Antonio Perrotta è morto dopo essere stato brutalmente pestato nella notte tra l’8 e il 9 agosto a Sangineto. Lavorava come addetto alla sicurezza in un locale frequentato da centinaia di giovani. Aveva poco più di trent’anni, una compagna, un figlio piccolo e una vita che non avrebbe dovuto finire in una notte d’estate. Sulla dinamica dell’aggressione, sul luogo esatto in cui è avvenuta e sulle responsabilità individuali stanno indagando la Procura di Paola e le forze dell’ordine. È giusto, quindi, non anticipare conclusioni e non trasformare sospetti in sentenze, ma la prudenza giudiziaria non può diventare silenzio civile.
La “malamovida” è un comodo eufemismo
Antonio non è morto per la “malamovida”. Questa parola, ripetuta ormai automaticamente dopo ogni rissa, ogni aggressione e ogni notte di violenza, rischia di essere un comodo eufemismo. La movida è musica, incontro, divertimento. Un pestaggio che provoca la morte di una persona è un’altra cosa. È violenza criminale, qualunque ne siano stati il movente e il contesto e soprattutto non arriva dal nulla.
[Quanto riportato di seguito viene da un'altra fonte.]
===== config.mk =====
export PLATFORM = sky130hd
export DESIGN_NAME = mc_decoder
export DESIGN_NICKNAME = d
export VERILOG_FILES = /design/src/rtl/mc_decoder.sv
export SDC_FILE = /design/constraint.sdc
export NUM_CORES = 1
export LEC_CHECK = 0
export ABC_CLOCK_PERIOD_IN_PS = 3160
export CELL_PAD_IN_SITES_DETAIL_PLACEMENT = 1
export CELL_PAD_IN_SITES_GLOBAL_PLACEMENT = 2
export CORE_UTILIZATION = 17
export CTS_BUF_LIST = sky130_fd_sc_hd__clkbuf_8
export DETAILED_ROUTE_END_ITERATION = 6
export HOLD_SLACK_MARGIN = 0.15
export PLACE_DENSITY_LB_ADDON = 0.15
export SLEW_MARGIN = 10
export SYNTH_ARGS = -nofsm -noshare
export SYNTH_HDL_FRONTEND = slang
export SYNTH_SLANG_ARGS = --single-unit
export TNS_END_PERCENT = 50

===== constraint.sdc =====
create_clock -name clk -period 3.16 [get_ports clk]
set_input_delay 0.316 -clock clk [delete_from_list [all_inputs] [get_ports clk]]
set_output_delay 0.316 -clock clk [all_outputs]
set_load 0.02 [all_outputs]

===== src/rtl/mc_decoder.sv =====
// mc_decoder: multicycle instruction decoder and main control FSM for the
// ARM32 core. It sequences fetch, decode, execute, memory and writeback for
// the instruction held in the instruction register. It also produces the
// unconditioned write requests (FlagW, PCS, RegW, MemW) that the
// condition-gating stage later qualifies.
//
// Optional feature macro: DECODER_ILLEGAL_TRAP_EN
//   defined   : Op=11 traps into HALT (illegal=1) until reset.
//   undefined : Op=11 behaves as a 2-cycle NOP; illegal is tied to 0.
//
// Ports:
//   clk, reset       clock, synchronous active-high reset
//   Op, Funct, Rd    instruction fields (held stable for the instruction)
//   FlagW, PCS, RegW, MemW   write requests before condition gating
//   NextPC, IRWrite          PC update strobe / IR load enable (FETCH)
//   AdrSrc, ResultSrc, ALUSrcA, ALUSrcB, ALUControl, ImmSrc, RegSrc
//                            datapath steering
//   illegal          undefined-opcode indication
module mc_decoder (
  input  logic       clk,
  input  logic       reset,
  input  logic [1:0] Op,
  input  logic [5:0] Funct,
  input  logic [3:0] Rd,
  output logic [1:0] FlagW,
  output logic       PCS,
  output logic       NextPC,
  output logic       RegW,
  output logic       MemW,
  output logic       IRWrite,
  output logic       AdrSrc,
  output logic [1:0] ResultSrc,
  output logic       ALUSrcA,
  output logic [1:0] ALUSrcB,
  output logic [1:0] ALUControl,
  output logic [1:0] ImmSrc,
  output logic [1:0] RegSrc,
  output logic       illegal
);

  typedef enum logic [3:0] {
    FETCH    = 4'd0,
    DECODE   = 4'd1,
    MEMADR   = 4'd2,
    MEMREAD  = 4'd3,
    MEMWB    = 4'd4,
    MEMWRITE = 4'd5,
    EXECUTER = 4'd6,
    EXECUTEI = 4'd7,
    ALUWB    = 4'd8,
    BRANCH   = 4'd9
`ifdef DECODER_ILLEGAL_TRAP_EN
    ,HALT    = 4'd10
`endif
  } state_e;

  state_e state_q, state_d;

  logic alu_op;
  logic branch;

  // State register
  always_ff @(posedge clk) begin
    if (reset) state_q <= FETCH;
    else       state_q <= state_d;
  end

  // Next-state logic
  always_comb begin
    state_d = FETCH;
    case (state_q)
      FETCH:  state_d = DECODE;
      DECODE: begin
        case (Op)
          2'b00:   state_d = Funct[5] ? EXECUTEI : EXECUTER;
          2'b01:   state_d = MEMADR;
          2'b10:   state_d = BRANCH;
`ifdef DECODER_ILLEGAL_TRAP_EN
          default: state_d = HALT;
`else
          default: state_d = FETCH;
`endif
        endcase
      end
      MEMADR:   state_d = Funct[0] ? MEMREAD : MEMWRITE;
      MEMREAD:  state_d = MEMWB;
      MEMWB:    state_d = FETCH;
      MEMWRITE: state_d = FETCH;
      EXECUTER: state_d = ALUWB;
      EXECUTEI: state_d = ALUWB;
      ALUWB:    state_d = FETCH;
      BRANCH:   state_d = FETCH;
`ifdef DECODER_ILLEGAL_TRAP_EN
      HALT:     state_d = HALT;
`endif
      default:  state_d = FETCH;
    endcase
  end

  // Moore output decode
  always_comb begin
    NextPC    = 1'b0;
    RegW      = 1'b0;
    MemW      = 1'b0;
    IRWrite   = 1'b0;
    AdrSrc    = 1'b0;
    ResultSrc = 2'b00;
    ALUSrcA   = 1'b0;
    ALUSrcB   = 2'b00;
    alu_op    = 1'b0;
    branch    = 1'b0;
    case (state_q)
      FETCH: begin
        ALUSrcA   = 1'b1;
        ALUSrcB   = 2'b10;
        ResultSrc = 2'b10;
        IRWrite   = 1'b1;
        NextPC    = 1'b1;
      end
      DECODE: begin
        ALUSrcA   = 1'b1;
        ALUSrcB   = 2'b10;
        ResultSrc = 2'b10;
      end
      MEMADR:   ALUSrcB = 2'b01;
      MEMREAD:  AdrSrc  = 1'b1;
      MEMWB: begin
        ResultSrc = 2'b01;
        RegW      = 1'b1;
      end
      MEMWRITE: begin
        AdrSrc = 1'b1;
        MemW   = 1'b1;
      end
      EXECUTER: alu_op = 1'b1;
      EXECUTEI: begin
        ALUSrcB = 2'b01;
        alu_op  = 1'b1;
      end
      ALUWB:    RegW = 1'b1;
      BRANCH: begin
        ALUSrcB   = 2'b01;
        ResultSrc = 2'b10;
        branch    = 1'b1;
      end
      default: ;
    endcase
  end

  // ALU decode; Funct only reaches the outputs while an execute state enables it
  always_comb begin
    ALUControl = 2'b00;
    FlagW      = 2'b00;
    if (alu_op) begin
      case (Funct[4:1])
        4'b0100: ALUControl = 2'b00;
        4'b0010: ALUControl = 2'b01;
        4'b0000: ALUControl = 2'b10;
        4'b1100: ALUControl = 2'b11;
        default: ALUControl = 2'b00;
      endcase
      // C,V are only meaningful for the arithmetic ops
      FlagW[1] = Funct[0];
      FlagW[0] = Funct[0] & ~ALUControl[1];
    end
  end

  assign PCS    = branch | (RegW & (Rd == 4'd15));
  assign ImmSrc = Op;
  assign RegSrc = {(Op == 2'b01), (Op == 2'b10)};

`ifdef DECODER_ILLEGAL_TRAP_EN
  assign illegal = (state_q == HALT);
`else
  assign illegal = 1'b0;
`endif

endmodule

==> metrics.cfg <==
[yosys]
synth_top_area_share_pct=18.34
synth_area_um2=436.7
syn_nets=74
yosys.area.top_type=dfxtp_1
ys_types=30
syn_avg_cell_area_um2=7.278
syn_inst=60
yosys-top-cells-area=dfxtp_1, buf_4, nor3_1, nor2_1, nor2b_1
seq_area_frac_synth_pct=18.34
ys_ff_latch=4
synth_warnings=0

[timing]
slew_viol_final=0
hold_viol=0
finalSetupViolCount=0
slew_headroom_pct=61.05
tns_ns=0
fmax_mhz=421.2
finalClockSkew_ns=0.001794
min_period_over_period_pct=75.13
rsz0062_at_grt=false
hold_ws_ns=0.5999
layout_setup_ws_ns=0.7858
finalCriticalPeriod_ns=2.374
tightestPinTransition_ns=0.5834

[global_route]
overflow=0
grtUsageTotal_pct=9.708
grt_pass1_wl_um=2076
grt_max_degree=19
antenna_found_initial=0
grt_pass1_vias=496

[finish]
top_regs=state_q x4
antenna_cells=0
layout-drive-gt1-share_pct=9.302
largest_reg_flops=4
final_nets=102
fillers=304
regMostFlops=state_q
instances_no_fill=116
area_growth_pct=76.79

[power_and_ir_drop]
sw_frac_of_total_pct=29.55
power_switching_w=0.00007964
powerDensity_nw_per_um2=349.1
pwr-share-seq_pct=24.4
pwr-share-comb_pct=37.2
pwr-share-clk_pct=38.4
p_int_w=0.0001899
p_total_w=0.0002695
cellLeakagePower_nw=0.2663
ir_drop_mv=0.1896

[critical_path]
start_kind=register
crit_fanout=12
r2r_cells=3
endpoint_kind=primary output
cp.arrival_ns=2.06
crit_type=register to primary output
cp_data_required_time_ns=2.84

[placement]
place_hpwl_um=951
placedCellCount=113
io_buffers=32
gp_congestion=0.6634
pre_cts_slack_ns=0.9668

[run]
max_cap_violations=0

[cts]
clkLatencyLatePin_ns=0.21
cts_root_buffer=clkbuf_8
clkTransAtPathRegs_ns=0.03
post_cts_buffers=0
cts_made_buffers=3
htree_num_levels=1
ctsResizeCount=0
cts_tree=built
hold_buffers=0
clockBufferDepth=2
cts.sinks=4

[floorplanning]
die_x_um=52.68
dieArea_um2=2775
rows=18
start_util_pct=17.79
core_um2=2455
die-height_um=52.68
num_io_pins=34

[outcome]
outcome=finished clean

[drt]
postRouteAntennaNets=0
routed-via-count=505
wl_per_cell_um=10.63
initialDrtViolationCount=7
wl_um=1233
firstDrtPassIters=3
viasPerCell=4.353
drc=0

[hold_path]
hold_depth=1
hp-class=register to register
Nell’agosto del 2018, a Diamante, Francesco Augieri, ventitré anni, morì per una coltellata ricevuta durante una rissa scoppiata nei pressi di un locale. Nell’estate del 2022, in una discoteca dell’Alto Tirreno cosentino, una lite degenerò in un’aggressione a colpi di bottiglia, calci e pugni. Nell’agosto del 2023, sempre a Sangineto, due ragazzi furono assaliti all’uscita di una discoteca: uno di loro venne colpito anche con un cric alla testa.